INSTRUCTIONS TO FOLLOW:
Collect from the data below each line with "waiting".

[Stored items]
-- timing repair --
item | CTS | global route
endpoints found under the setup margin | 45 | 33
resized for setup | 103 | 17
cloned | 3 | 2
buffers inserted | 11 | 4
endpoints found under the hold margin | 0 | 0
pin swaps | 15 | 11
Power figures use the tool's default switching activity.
[src/rtl/debouncer_pkg.sv]
// debouncer_pkg: shared types and helpers for the push-button debouncer.
//   state_t : debounce FSM state (2-bit encoding)
//   calc_n  : stable-time length in clock cycles, never less than 1
package debouncer_pkg;

  typedef enum logic [1:0] {
    ZERO  = 2'd0,  // debounced low
    WAIT1 = 2'd1,  // rising, waiting for stable high
    ONE   = 2'd2,  // debounced high
    WAIT0 = 2'd3   // falling, waiting for stable low
  } state_t;

  function automatic int unsigned calc_n(input int unsigned clk_period_ns,
                                         input int unsigned delay_ns);
    int unsigned n;
    n = delay_ns / clk_period_ns;
    if (n == 0) n = 1;
    return n;
  endfunction

endpackage

[src/rtl/sync_2ff.sv]
// sync_2ff: two-flop synchroniser for a single asynchronous bit.
//   clk_i : clock
//   rst_i : synchronous active-high reset, clears both flops to 0
//   d_i   : asynchronous input
//   q_o   : synchronised output (two cycles of latency)
module sync_2ff (
  input  logic clk_i,
  input  logic rst_i,
  input  logic d_i,
  output logic q_o
);

  logic s1;
  logic s2;

  always_ff @(posedge clk_i) begin
    if (rst_i) begin
      s1 <= 1'b0;
      s2 <= 1'b0;
    end else begin
      s1 <= d_i;
      s2 <= s1;
    end
  end

  assign q_o = s2;

endmodule

[src/rtl/debouncer_pulse.sv]
// debouncer_pulse: debounces a raw button and emits a one-cycle pulse per
// debounced press. Releases are debounced the same way but give no pulse.
//   clk_i   : clock, all logic on rising edge
//   rst_i   : synchronous active-high reset
//   btn_i   : raw asynchronous button level, high = pressed
//   pulse_o : registered one-cycle pulse on each debounced press
//   level_o : debounced level (only when DEBOUNCER_LEVEL_OUT_EN is defined)
// Parameters: CLK_PERIOD_NS, DELAY_NS; stable time N = DELAY_NS/CLK_PERIOD_NS
// clamped to at least 1.
module debouncer_pulse
  import debouncer_pkg::*;
#(
  parameter int unsigned CLK_PERIOD_NS = 10,
  parameter int unsigned DELAY_NS      = 20000000
) (
  input  logic clk_i,
  input  logic rst_i,
  input  logic btn_i,
  output logic pulse_o
`ifdef DEBOUNCER_LEVEL_OUT_EN
  ,
  output logic level_o
`endif
);

  localparam int unsigned N     = calc_n(CLK_PERIOD_NS, DELAY_NS);
  localparam int unsigned CNT_W = $clog2(N + 1);
  localparam logic [CNT_W-1:0] CNT_LAST = CNT_W'(N - 1);

  logic             s2;
  state_t           state;
  state_t           state_next;
  logic [CNT_W-1:0] cnt;
  logic [CNT_W-1:0] cnt_next;
  logic             pulse_next;

  sync_2ff u_sync (
    .clk_i (clk_i),
    .rst_i (rst_i),
    .d_i   (btn_i),
    .q_o   (s2)
  );

  always_ff @(posedge clk_i) begin
    if (rst_i) begin
      state   <= ZERO;
      cnt     <= '0;
      pulse_o <= 1'b0;
    end else begin
      state   <= state_next;
      cnt     <= cnt_next;
      pulse_o <= pulse_next;
    end
  end

  always_comb begin
    state_next = state;
    pulse_next = 1'b0;
    unique case (state)
      ZERO:  if (s2) state_next = WAIT1;
      WAIT1: begin
        if (!s2) begin
          state_next = ZERO;
        end else if (cnt == CNT_LAST) begin
          state_next = ONE;
          pulse_next = 1'b1;
        end
      end
      ONE:   if (!s2) state_next = WAIT0;
      WAIT0: begin
        if (s2) begin
          state_next = ONE;
        end else if (cnt == CNT_LAST) begin
          state_next = ZERO;
        end
      end
      default: state_next = ZERO;
    endcase
  end

  // Counter restarts on any state change; it only advances while waiting.
  always_comb begin
    cnt_next = cnt;
    if (state_next != state) begin
      cnt_next = '0;
    end else if (state == WAIT1 || state == WAIT0) begin
      cnt_next = cnt + CNT_W'(1);
    end
  end

`ifdef DEBOUNCER_LEVEL_OUT_EN
  assign level_o = (state == ONE) || (state == WAIT0);
`endif

endmodule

WRITTEN RESPONSE:
    WAIT1 = 2'd1,  // rising, waiting for stable high
    WAIT0 = 2'd3   // falling, waiting for stable low
  // Counter restarts on any state change; it only advances while waiting.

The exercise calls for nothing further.